A Japanese fintech developer will build a blockchain-based bond market gateway for Palau, aiming to launch a trial in 2024 and a full launch the following year.
Japanese fintech developer Suramitsubest known for developing a central bank digital currency (CBDC) for Cambodia, is intended to build a Blockchain-gateway to the bond market based on the Pacific island nation of Palau, Nikkei He learned.
Soramitsu won the contract and plans to introduce the market on a trial basis in fiscal 2024, with a full launch scheduled for the following year, allowing the Palauan government to issue bonds to individual investors and efficiently manage principal and interest payments, according to the report.
The total cost of the project is estimated at several hundred million yen ($1.2 million to $5.6 million), less than half the cost of a non-blockchain alternative, people familiar with the matter said. The project has reportedly received support from Japan’s Ministry of Economy, Trade and Industry, with Japan’s foreign and finance ministries providing strategic and management advice on the project.

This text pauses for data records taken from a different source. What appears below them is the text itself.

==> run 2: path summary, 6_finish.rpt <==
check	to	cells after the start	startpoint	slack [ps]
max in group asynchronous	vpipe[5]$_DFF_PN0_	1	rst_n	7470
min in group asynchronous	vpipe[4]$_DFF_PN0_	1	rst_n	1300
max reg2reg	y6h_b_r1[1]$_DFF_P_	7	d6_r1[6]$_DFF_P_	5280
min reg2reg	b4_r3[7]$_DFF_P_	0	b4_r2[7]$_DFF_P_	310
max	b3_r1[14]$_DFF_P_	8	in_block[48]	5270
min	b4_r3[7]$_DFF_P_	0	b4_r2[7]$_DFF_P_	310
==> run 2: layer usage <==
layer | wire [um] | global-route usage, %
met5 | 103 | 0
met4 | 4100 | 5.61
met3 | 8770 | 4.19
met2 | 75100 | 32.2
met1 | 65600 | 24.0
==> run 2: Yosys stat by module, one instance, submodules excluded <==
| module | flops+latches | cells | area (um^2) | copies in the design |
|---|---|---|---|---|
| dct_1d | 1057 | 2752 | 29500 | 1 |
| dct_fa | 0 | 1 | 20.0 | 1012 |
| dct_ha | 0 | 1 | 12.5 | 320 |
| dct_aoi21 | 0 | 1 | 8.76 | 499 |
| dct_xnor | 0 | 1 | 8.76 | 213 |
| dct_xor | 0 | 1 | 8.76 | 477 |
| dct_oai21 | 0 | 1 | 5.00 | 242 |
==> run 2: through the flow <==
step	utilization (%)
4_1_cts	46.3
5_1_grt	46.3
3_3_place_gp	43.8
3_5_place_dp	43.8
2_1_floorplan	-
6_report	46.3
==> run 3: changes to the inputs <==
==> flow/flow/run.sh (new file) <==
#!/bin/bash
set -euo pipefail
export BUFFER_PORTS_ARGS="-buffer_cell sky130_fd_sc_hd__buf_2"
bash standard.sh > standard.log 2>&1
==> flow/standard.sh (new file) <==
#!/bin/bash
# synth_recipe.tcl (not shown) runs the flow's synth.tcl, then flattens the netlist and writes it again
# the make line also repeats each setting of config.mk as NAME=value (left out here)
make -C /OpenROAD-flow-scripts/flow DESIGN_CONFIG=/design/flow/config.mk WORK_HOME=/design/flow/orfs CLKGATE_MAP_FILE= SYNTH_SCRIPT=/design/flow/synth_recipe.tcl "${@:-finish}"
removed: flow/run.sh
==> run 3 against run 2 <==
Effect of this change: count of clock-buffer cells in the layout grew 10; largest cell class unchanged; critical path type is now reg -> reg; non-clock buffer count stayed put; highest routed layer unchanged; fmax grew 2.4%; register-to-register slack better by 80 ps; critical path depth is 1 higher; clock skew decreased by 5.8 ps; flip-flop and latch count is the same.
This design comes from an exercise in tuning for small area, a short achievable clock period and few clock cycles per item on the open sky130 flow, not from production work. Function was checked by simulation only, so behaviour that the tests miss may differ from the original. No activity file was given, so power comes from the tool's default toggle rates.

==> build 92: inputs <==
==> flow/design.v <==
`default_nettype none
package stlm_pkg;
  localparam int LIST_DEPTH_DEF  = 32;
  localparam int VALUE_WIDTH_DEF = 32;
  localparam int ITEM_W          = 32;
  localparam logic [1:0] ACT_LOAD_A = 2'd0;
  localparam logic [1:0] ACT_LOAD_B = 2'd1;
  localparam logic [1:0] ACT_MERGE  = 2'd2;
  localparam logic [1:0] ST_SUCCESS  = 2'd0;
  localparam logic [1:0] ST_UNSORTED = 2'd1;
  localparam logic [1:0] ST_EMPTY    = 2'd2;
  localparam logic [1:0] ST_OVERFLOW = 2'd3;
endpackage
`default_nettype wire
`default_nettype none
module sorted_two_list_merge_top (
  input  wire logic         clk,
  input  wire logic         rst,
  input  wire logic         in_valid,
  output      logic         in_ready,
  input  wire logic [1:0]   action,
  input  wire logic [31:0]  item_value,
  output      logic         out_valid,
  input  wire logic         out_ready,
  output      logic [31:0]  merged_value,
  output      logic [1:0]   status,
  output      logic         last
);
  localparam int D = stlm_pkg::LIST_DEPTH_DEF;
  logic        mv, sv;           
  logic [1:0]  mact, sact;
  logic signed [31:0] mval;
  logic [31:0] sval;
  logic        consume;
  logic        m_free;
  assign in_ready = !sv;
  assign m_free   = !mv || consume;
  always_ff @(posedge clk) begin
    if (rst) begin
      mv <= 1'b0;
      sv <= 1'b0;
    end else if (m_free) begin
      mv <= sv || in_valid;
      sv <= 1'b0;
    end else begin
      sv <= sv || in_valid;
    end
  end
  always_ff @(posedge clk) begin
    if (!sv) begin
      sact <= action;
      sval <= item_value;
    end
    if (m_free) begin
      mact <= sv ? sact : action;
      mval <= sv ? sval : item_value;
    end
  end
  logic [31:0] mem_a [D];
  logic [31:0] mem_b [D];
  logic [4:0]  wp_a, wp_b;       
  logic [4:0]  rp_a, rp_b;       
  logic [4:0]  rq_a, rq_b;       
  logic [5:0]  occ_a, occ_b;     
  logic signed [31:0] h_a, h_b;  
  logic [5:0]  ln_a, ln_b;       
  logic        uns_a, uns_b;     
  logic signed [31:0] tl_a, tl_b;   
  logic        j0v, j1v;
  logic [1:0]  j0st, j1st;
  logic [5:0]  ra, rb;           
  logic [5:0]  j1a, j1b;
  logic cmd_a, cmd_b, cmd_m;
  logic full_a, full_b;
  logic push_a, push_b, enq;
  logic [1:0] enq_st;
  logic drop;                    
  assign cmd_a  = mv && (mact == stlm_pkg::ACT_LOAD_A);
  assign cmd_b  = mv && (mact == stlm_pkg::ACT_LOAD_B);
  assign cmd_m  = mv && (mact == stlm_pkg::ACT_MERGE);
  assign full_a = ln_a[5];
  assign full_b = ln_b[5];
  always_comb begin
    consume = 1'b0;
    push_a  = 1'b0;
    push_b  = 1'b0;
    enq     = 1'b0;
    enq_st  = stlm_pkg::ST_SUCCESS;
    drop    = 1'b0;
    if (mv) begin
      case (mact)
        stlm_pkg::ACT_LOAD_A: begin
          if (full_a) begin
            consume = !j1v;
            enq     = !j1v;
            enq_st  = stlm_pkg::ST_OVERFLOW;
          end else begin
            consume = !occ_a[5];
            push_a  = !occ_a[5];
          end
        end
        stlm_pkg::ACT_LOAD_B: begin
          if (full_b) begin
            consume = !j1v;
            enq     = !j1v;
            enq_st  = stlm_pkg::ST_OVERFLOW;
          end else begin
            consume = !occ_b[5];
            push_b  = !occ_b[5];
          end
        end
        stlm_pkg::ACT_MERGE: begin
          consume = !j1v;
          enq     = !j1v;
          if ((ln_a == '0) || (ln_b == '0)) begin
            enq_st = stlm_pkg::ST_EMPTY;
            drop   = !j1v;
          end else if (uns_a || uns_b) begin
            enq_st = stlm_pkg::ST_UNSORTED;
            drop   = !j1v;
          end
        end
        default: consume = 1'b1;
      endcase
    end
  end
  logic        go;               
  logic        emit;             
  logic        j0_merge;
  logic        take_a;
  logic        pop_a, pop_b;
  logic        e_last;
  logic        done;
  logic [31:0] e_val;
  logic [6:0]  rsum;
  assign j0_merge = (j0st == stlm_pkg::ST_SUCCESS);
  assign emit     = j0v && go;
  assign take_a   = (ra != '0) && ((rb == '0) || (h_a < h_b));
  assign pop_a    = emit && j0_merge && take_a;
  assign pop_b    = emit && j0_merge && !take_a;
  assign rsum     = {1'b0, ra} + {1'b0, rb};
  assign e_last   = !j0_merge || (rsum == 7'd1);
  assign done     = emit && e_last;
  assign e_val    = !j0_merge ? 32'd0 : (take_a ? h_a : h_b);
  always_ff @(posedge clk) begin
    if (rst) begin
      j0v <= 1'b0;
      j1v <= 1'b0;
    end else begin
      if (!j0v || done) begin
        j0v <= j1v || enq;
        j1v <= j1v && enq;
      end else if (enq) begin
        j1v <= 1'b1;
      end
    end
  end
  always_ff @(posedge clk) begin
    if (enq) begin
      j1st <= enq_st;
      j1a  <= ln_a;
      j1b  <= ln_b;
    end
    if (!j0v || done) begin
      if (j1v) begin
        j0st <= j1st;
        ra   <= j1a;
        rb   <= j1b;
      end else begin
        j0st <= enq_st;
        ra   <= ln_a;
        rb   <= ln_b;
      end
    end else begin
      if (pop_a) ra <= ra - 6'd1;
      if (pop_b) rb <= rb - 6'd1;
    end
  end
  always_ff @(posedge clk) begin
    if (push_a) mem_a[wp_a] <= mval;
    if (push_b) mem_b[wp_b] <= mval;
  end
  always_ff @(posedge clk) begin
    if (pop_a) h_a <= (occ_a == 6'd1) ? mval : mem_a[rq_a];
    else if (occ_a == '0) h_a <= mval;
    if (pop_b) h_b <= (occ_b == 6'd1) ? mval : mem_b[rq_b];
    else if (occ_b == '0) h_b <= mval;
  end
  always_ff @(posedge clk) begin
    if (rst) begin
      wp_a  <= '0;
      wp_b  <= '0;
      rp_a  <= '0;
      rp_b  <= '0;
      rq_a  <= 5'd1;
      rq_b  <= 5'd1;
      occ_a <= '0;
      occ_b <= '0;
      ln_a  <= '0;
      ln_b  <= '0;
      uns_a <= 1'b0;
      uns_b <= 1'b0;
    end else begin
      if (pop_a) begin
        rp_a <= rq_a;
        rq_a <= rq_a + 5'd1;
      end
      if (pop_b) begin
        rp_b <= rq_b;
        rq_b <= rq_b + 5'd1;
      end
      if (drop) begin
        wp_a  <= wp_a - ln_a[4:0];
        wp_b  <= wp_b - ln_b[4:0];
        occ_a <= occ_a - ln_a - {5'd0, pop_a};
        occ_b <= occ_b - ln_b - {5'd0, pop_b};
      end else begin
        if (push_a) wp_a <= wp_a + 5'd1;
        if (push_b) wp_b <= wp_b + 5'd1;
        occ_a <= occ_a + {5'd0, push_a} - {5'd0, pop_a};
        occ_b <= occ_b + {5'd0, push_b} - {5'd0, pop_b};
      end
      if (cmd_m && consume) begin
        ln_a  <= '0;
        ln_b  <= '0;
        uns_a <= 1'b0;
        uns_b <= 1'b0;
      end else begin
        if (push_a) begin
          ln_a <= ln_a + 6'd1;
          if ((ln_a != '0) && (mval < tl_a)) uns_a <= 1'b1;
        end
        if (push_b) begin
          ln_b <= ln_b + 6'd1;
          if ((ln_b != '0) && (mval < tl_b)) uns_b <= 1'b1;
        end
      end
    end
  end
  always_ff @(posedge clk) begin
    if (push_a) tl_a <= mval;
    if (push_b) tl_b <= mval;
  end
  logic        skv;
  logic [34:0] skd;
  logic        o_free;
  assign go     = !skv;
  assign o_free = !out_valid || out_ready;
  always_ff @(posedge clk) begin
    if (rst) begin
      out_valid <= 1'b0;
      skv       <= 1'b0;
    end else if (o_free) begin
      out_valid <= skv || emit;
      skv       <= 1'b0;
    end else begin
      skv       <= skv || emit;
    end
  end
  always_ff @(posedge clk) begin
    if (!skv) skd <= {j0st, e_last, e_val};
    if (o_free) {status, last, merged_value} <= skv ? skd : {j0st, e_last, e_val};
  end
endmodule
`default_nettype wire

Soramitsu’s successful development of Cambodia’s CBDC in 2020 has boosted its reputation, with the digital currency’s popularity soaring, with over 10 million accounts opened by December 2023, representing 60% of Cambodia’s population. Following this, Cambodia’s central bank governor Chea Serey indicated intends to expand the reach of its CBDC internationally, particularly through collaboration with UnionPay International, the Chinese card payment service, and other global partners.
While Soramitsu’s work in Cambodia has been well received, the long-term popularity of CBDCs remains to be seen. As of late June, crypto.news reported a sharp drop in activity in India’s digital currency, the e-rupee, after local banks stopped artificially inflating its values.
According to people familiar with the matter, the Reserve Bank of India managed to hit the 1 million retail transaction milestone last December only after the metrics were artificially infiltrated by local banks, which offered incentives to retail users and paid a portion of the bank’s employees’ salaries using the digital currency.